Le prime due ore di gioco sono forse le più dure e il concetto di Vasto si fa sentire rapidamente. Tante, tantissime opzioni, menu, tutorial inondano i nostri sensi con informazioni su ogni aspetto del gioco, tanto da far venire voglia di prendere nota sul notepad, nel caso ci fossimo persi qualcosa.
Si parte con un pianeta madre, capitale del nostro regno in un sistema con un numero di pianeti e asteroidi da esplorare, analizzare ed eventualmente convertire in risorse da utilizzare per il commercio e per costruire strutture avanzate. Queste risorse non solo sono fondamentali per l’economia ma costituiscono un punto caldo nel quadro geo-politico.
Se nel nostro sistema è presente una risorsa rara, pirati e altre civiltà saranno naturalmente attratte da quel pezzo di roccia e vorranno sicuramente avere una fetta dei guadagni, o persino competere per l’estrazione, complicando la vita a quei leader che semplicemente vogliono espandere la loro rete commerciale senza infastidire i vicini con guerre e scorribande.
La diplomazia quindi diventa cruciale per la sopravvivenza del nostro impero, portandoci a stringere alleanze, temporanee e di lunga durata, con rappresentanti di altre civiltà e persino con pirati, pagando loro una tassa di protezione per lasciarci in pace. Possiamo inoltre incontrare nella nostra esplorazione, fazioni della nostra stessa razza che per un motivo o per l’altro hanno scelto di restare indipendenti e sarà compito nostro convincerle che è meglio fare fronte comune contro i nostri nemici, con le buone o con la cattive maniere.
Per quanto riguarda l’avanzamento tecnologico, abbiamo a nostra disposizione un albero di ricerche che vanno dal potenziamento dei componenti per le nostre navi, a tecnologie più avanzate per armi e motori, o trivelle più potenti per scavare asteroidi che custodiscono gelosamente risorse preziose e ambite, e nuove navi da guerra e commerciali da sbloccare.
La corsa agli armamenti richiede però tempo che spesso non abbiamo, specialmente se siamo sotto costante minaccia di pirati a cui non piace la nostra espansione; ecco perché, se abbiamo fatto posato solide fondamenta nel reparto economico, e il flusso monetario è buono e costante, possiamo accelerare le ricerche, semplicemente comprando, una volta per ricerca, un boost di percentuale, per accelerarne le tempistiche.
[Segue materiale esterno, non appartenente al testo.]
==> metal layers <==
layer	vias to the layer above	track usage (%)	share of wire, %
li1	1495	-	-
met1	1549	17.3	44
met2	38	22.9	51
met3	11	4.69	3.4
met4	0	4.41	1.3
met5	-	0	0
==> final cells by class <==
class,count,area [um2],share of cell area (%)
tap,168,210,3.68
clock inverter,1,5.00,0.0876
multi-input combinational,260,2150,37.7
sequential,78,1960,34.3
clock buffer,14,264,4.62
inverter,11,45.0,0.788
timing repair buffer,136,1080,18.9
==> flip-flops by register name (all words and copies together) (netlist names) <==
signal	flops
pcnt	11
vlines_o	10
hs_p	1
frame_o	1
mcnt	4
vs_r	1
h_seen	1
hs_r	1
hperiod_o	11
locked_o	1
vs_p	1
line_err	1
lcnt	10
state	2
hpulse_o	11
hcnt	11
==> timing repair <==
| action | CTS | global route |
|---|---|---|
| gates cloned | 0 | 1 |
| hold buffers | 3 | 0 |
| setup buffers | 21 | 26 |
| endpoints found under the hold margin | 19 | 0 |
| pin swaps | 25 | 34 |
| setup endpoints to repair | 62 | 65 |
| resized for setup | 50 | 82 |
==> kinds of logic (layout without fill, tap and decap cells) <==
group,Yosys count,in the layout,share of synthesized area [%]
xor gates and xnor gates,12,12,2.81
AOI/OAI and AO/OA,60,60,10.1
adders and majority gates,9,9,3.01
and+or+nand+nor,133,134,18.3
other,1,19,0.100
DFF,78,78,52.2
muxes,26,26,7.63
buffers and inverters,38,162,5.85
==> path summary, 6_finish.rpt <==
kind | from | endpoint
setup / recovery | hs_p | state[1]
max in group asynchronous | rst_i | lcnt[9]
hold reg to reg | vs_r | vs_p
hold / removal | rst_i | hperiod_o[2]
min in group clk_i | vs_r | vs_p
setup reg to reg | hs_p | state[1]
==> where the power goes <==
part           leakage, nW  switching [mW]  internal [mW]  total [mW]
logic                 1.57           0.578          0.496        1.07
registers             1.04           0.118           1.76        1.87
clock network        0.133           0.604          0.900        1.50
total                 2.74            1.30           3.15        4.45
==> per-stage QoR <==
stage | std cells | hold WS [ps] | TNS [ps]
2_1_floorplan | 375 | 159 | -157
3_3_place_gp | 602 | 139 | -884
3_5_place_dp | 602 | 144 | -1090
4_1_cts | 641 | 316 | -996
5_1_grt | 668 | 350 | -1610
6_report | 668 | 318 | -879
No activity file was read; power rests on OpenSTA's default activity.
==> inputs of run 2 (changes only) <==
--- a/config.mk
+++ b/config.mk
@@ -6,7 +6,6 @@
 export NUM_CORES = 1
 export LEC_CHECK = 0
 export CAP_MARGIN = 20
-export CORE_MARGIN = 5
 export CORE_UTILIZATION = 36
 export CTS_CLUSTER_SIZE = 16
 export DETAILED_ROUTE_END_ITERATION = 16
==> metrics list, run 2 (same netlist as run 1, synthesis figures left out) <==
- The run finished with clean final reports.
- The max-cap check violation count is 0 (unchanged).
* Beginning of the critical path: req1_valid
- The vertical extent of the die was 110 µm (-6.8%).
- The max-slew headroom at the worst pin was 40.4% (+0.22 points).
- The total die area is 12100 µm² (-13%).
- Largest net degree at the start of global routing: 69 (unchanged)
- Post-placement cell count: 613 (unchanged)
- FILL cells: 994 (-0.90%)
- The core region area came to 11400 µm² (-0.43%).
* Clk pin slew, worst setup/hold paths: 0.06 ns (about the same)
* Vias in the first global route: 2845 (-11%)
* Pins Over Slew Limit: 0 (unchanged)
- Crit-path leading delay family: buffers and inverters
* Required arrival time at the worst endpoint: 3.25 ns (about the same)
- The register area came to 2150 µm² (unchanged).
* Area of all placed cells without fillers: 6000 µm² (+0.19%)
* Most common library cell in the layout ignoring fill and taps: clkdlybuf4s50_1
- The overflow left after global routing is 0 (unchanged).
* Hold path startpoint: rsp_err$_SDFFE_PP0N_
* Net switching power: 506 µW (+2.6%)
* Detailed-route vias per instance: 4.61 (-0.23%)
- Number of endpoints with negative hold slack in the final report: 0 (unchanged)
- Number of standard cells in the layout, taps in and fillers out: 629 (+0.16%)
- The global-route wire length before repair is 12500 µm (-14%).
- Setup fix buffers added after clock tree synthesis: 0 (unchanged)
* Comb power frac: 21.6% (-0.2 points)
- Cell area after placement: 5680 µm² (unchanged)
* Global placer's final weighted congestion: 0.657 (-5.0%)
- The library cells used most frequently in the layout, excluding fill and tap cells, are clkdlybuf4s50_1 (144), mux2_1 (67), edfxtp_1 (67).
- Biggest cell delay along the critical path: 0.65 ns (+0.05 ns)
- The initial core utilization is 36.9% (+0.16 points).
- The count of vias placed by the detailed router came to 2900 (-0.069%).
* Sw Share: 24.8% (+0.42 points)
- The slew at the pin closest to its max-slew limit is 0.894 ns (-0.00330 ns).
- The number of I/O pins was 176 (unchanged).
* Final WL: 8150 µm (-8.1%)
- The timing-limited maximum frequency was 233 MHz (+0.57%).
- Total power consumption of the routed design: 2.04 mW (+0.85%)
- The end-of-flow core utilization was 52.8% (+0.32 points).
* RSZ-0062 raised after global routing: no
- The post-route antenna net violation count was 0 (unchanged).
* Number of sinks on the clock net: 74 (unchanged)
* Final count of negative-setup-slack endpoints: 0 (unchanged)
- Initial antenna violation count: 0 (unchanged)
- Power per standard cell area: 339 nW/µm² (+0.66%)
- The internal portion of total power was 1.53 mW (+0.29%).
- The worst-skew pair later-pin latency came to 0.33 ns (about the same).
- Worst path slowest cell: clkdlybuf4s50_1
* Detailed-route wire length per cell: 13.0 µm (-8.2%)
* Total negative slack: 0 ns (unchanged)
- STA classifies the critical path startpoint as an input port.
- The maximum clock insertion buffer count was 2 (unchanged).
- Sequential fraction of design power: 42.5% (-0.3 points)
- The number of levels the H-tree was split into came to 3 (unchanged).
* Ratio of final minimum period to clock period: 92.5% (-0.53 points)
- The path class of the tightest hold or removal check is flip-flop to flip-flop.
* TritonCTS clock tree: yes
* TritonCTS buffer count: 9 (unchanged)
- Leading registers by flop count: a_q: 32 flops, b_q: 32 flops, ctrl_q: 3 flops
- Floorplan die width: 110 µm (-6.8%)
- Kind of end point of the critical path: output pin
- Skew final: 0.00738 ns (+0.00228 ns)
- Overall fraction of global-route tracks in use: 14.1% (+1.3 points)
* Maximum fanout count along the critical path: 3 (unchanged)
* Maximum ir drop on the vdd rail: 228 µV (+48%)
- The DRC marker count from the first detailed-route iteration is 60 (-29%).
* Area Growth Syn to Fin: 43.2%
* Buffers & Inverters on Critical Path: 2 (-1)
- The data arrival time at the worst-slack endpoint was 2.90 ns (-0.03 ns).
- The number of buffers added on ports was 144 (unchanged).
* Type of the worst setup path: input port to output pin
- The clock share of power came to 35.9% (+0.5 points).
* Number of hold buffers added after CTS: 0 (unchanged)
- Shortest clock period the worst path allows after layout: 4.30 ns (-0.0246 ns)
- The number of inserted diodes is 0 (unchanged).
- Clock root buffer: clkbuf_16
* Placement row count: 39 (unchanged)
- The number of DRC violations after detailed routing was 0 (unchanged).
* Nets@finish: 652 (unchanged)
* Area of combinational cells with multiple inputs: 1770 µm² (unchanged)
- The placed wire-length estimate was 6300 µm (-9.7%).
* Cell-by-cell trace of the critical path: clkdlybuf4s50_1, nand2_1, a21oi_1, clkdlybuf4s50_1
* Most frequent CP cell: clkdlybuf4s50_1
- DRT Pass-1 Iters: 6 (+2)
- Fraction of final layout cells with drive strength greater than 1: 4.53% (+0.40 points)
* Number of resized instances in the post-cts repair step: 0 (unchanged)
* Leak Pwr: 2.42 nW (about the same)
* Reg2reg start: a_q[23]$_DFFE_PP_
**config.mk**
```make
export PLATFORM = sky130hd
export DESIGN_NAME = write_flash_control
export DESIGN_NICKNAME = d
export VERILOG_FILES = /design/src/rtl/write_flash_control_pkg.sv /design/src/rtl/write_flash_control_wr_stream_buf.sv /design/src/rtl/write_flash_control.sv
export SDC_FILE = /design/constraint.sdc
export NUM_CORES = 1
export LEC_CHECK = 0
export ABC_AREA = 1
export CORE_ASPECT_RATIO = 1.75
export CORE_MARGIN = 2
export CORE_UTILIZATION = 60
export CTS_CLUSTER_DIAMETER = 30
export CTS_CLUSTER_SIZE = 12
export DETAILED_ROUTE_END_ITERATION = 7
export DONT_BUFFER_PORTS = 1
export PLACE_DENSITY = 0.72
export SKIP_LAST_GASP = 1
export SYNTH_ARGS = -nofsm -noshare
export SYNTH_HDL_FRONTEND = slang
export SYNTH_SLANG_ARGS = --single-unit
```
**constraint.sdc**
```tcl
create_clock -name clk -period 4.42 [get_ports clk]
set_input_delay 0.663 -clock clk [delete_from_list [all_inputs] [get_ports clk]]
set_output_delay 0.663 -clock clk [all_outputs]
set_load 0.02 [all_outputs]
```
Un altro modo per completare i nostri studi più rapidamente è quello di arruolare nuovi scienziati e costruire stazioni spaziali adibite a laboratori.
In aggiunta a tutto questo la felicità dei nostri cittadini è fondamentale, con tasse che non devono essere eccessivamente alte o con un sistema di governo che non sia eccessivamente opprimente: una popolazione disillusa e ostile rende sempre la vita dei capi di stato ardua, nei videogiochi come nella realtà.
Quanto descritto finora sembra essere una montagna da scalare quasi impossibile, e per certi versi lo è. Tante, tantissime variabili da controllare e monitorare e, specialmente per chi non mastica questo genere di 4X, forse fin troppo inaccessibile.
Ecco perché il sistema di delegazione di DW2 viene in soccorso con la possibilità di automatizzare ogni funzione e aspetto del gioco, lasciando all’IA del gioco il compito di prendere le decisioni, richiedendo soltanto un input da parte nostra (un “make it so” di memoria Picard-iana) per dare conferma.
E se questo sembra così su due piedi un ottimo sistema (e potenzialmente lo è), ci può spingere ad automatizzare il 90% del gioco, specialmente raggiungendo le fasi avanzate con una moltitudine di sistemi da gestire, in un caos interstellare di flotte che si muovono, attaccano e commerciano, rendendo DW2 un'avventura quicktime, che si gioca quasi da sola.
Chiaramente questo è vero solo per chi non mastichi questo genere o stia imparando ad alzarsi sulle proprie gambe come un Bambi interstellare, ma di certo la Complessità di questo titolo spaventa e può portare alla frustrazione, specialmente nelle prime ore.
Ciò accade soprattutto quando l’IA a cui abbiamo affidato le redini del nostro impero fa cilecca: durante l’esplorazione del nostro sistema, la nostra flotta di esploratori si è imbattuta in un cluster di asteroidi con una base pirata, e invece di battere in ritirata, le nostre navi scout, prive di qualsiasi difesa, sono rimaste immobili a prendere colpi letali dai caccia nemici, ricordandosi che la ritirata era possibile solo quando quasi distrutte, con conseguenze che potete immaginare, il tutto gestito con un avvertimento quasi postumo che evidenzia una delle nostre flotte sotto attacco.
Non contenti di tutta questa carne messa sul fuoco, DW2 ci permette inoltre, grazie ad un editor interno, di personalizzare ognuna delle navi in produzione nel nostro spazioporto, alterando la configurazione base a nostro piacimento. Non si tratta di un editor totale (non come Space Engineer per intenderci), che non ci permette quindi una modifica dello scheletro della nave, ma ci dà la possibilità di aumentare per esempio il numero di armi, la potenza e il numero dei motori, o la capacità di cargo, creando quindi la nave perfetta, o quasi, per ogni occasione.
Tutte queste modifiche vanno costruite, utilizzando i materiali raccolti dai nostri droni minatori, portandoci quindi a valutare quali upgrade costruire con le risorse in nostro possesso, e quali minerali debbano essere scoperti e / o comprati per accelerare la nostra produzione.
Le battaglie fra le flotte sono un altro aspetto interessante di DW2, con la possibilità di dividere la nostra flotta in squadre da gestire individualmente, impartendo ordini e posizionando le nostre navi in formazioni difensive o offensive. Anche qui possiamo lasciare all’IA la gestione del conflitto, con la possibilità di zoomare sulla battaglia, che a quel punto mostra un dettaglio davvero accurato.
Graficamente DW2 svolge il suo compito in maniera egregia, con navi e strutture davvero dettagliate e ogni corpo celeste unico e sempre diverso nello stile. L’interfaccia è davvero pulita e mai opprimente, nonostante la quantità di menu e pop up lanciati contro di noi. Il sonoro non è da meno con una colonna sonora incalzante, e a tratti inquietante, ma nulla che fa gridare al miracolo.
Distant Worlds 2 è un’ottima alternativa a Stellaris ma la presenza dell’opzione per automatizzare ogni aspetto del gioco è sia una benedizione che una maledizione, ed è davvero difficile cercare di bilanciare quanto lasciare all’IA, senza ridurlo ad un semplice spectator mode. Il gioco è davvero profondo e complesso e non è un difetto ma forse può spaventare chi si avvicini al genere.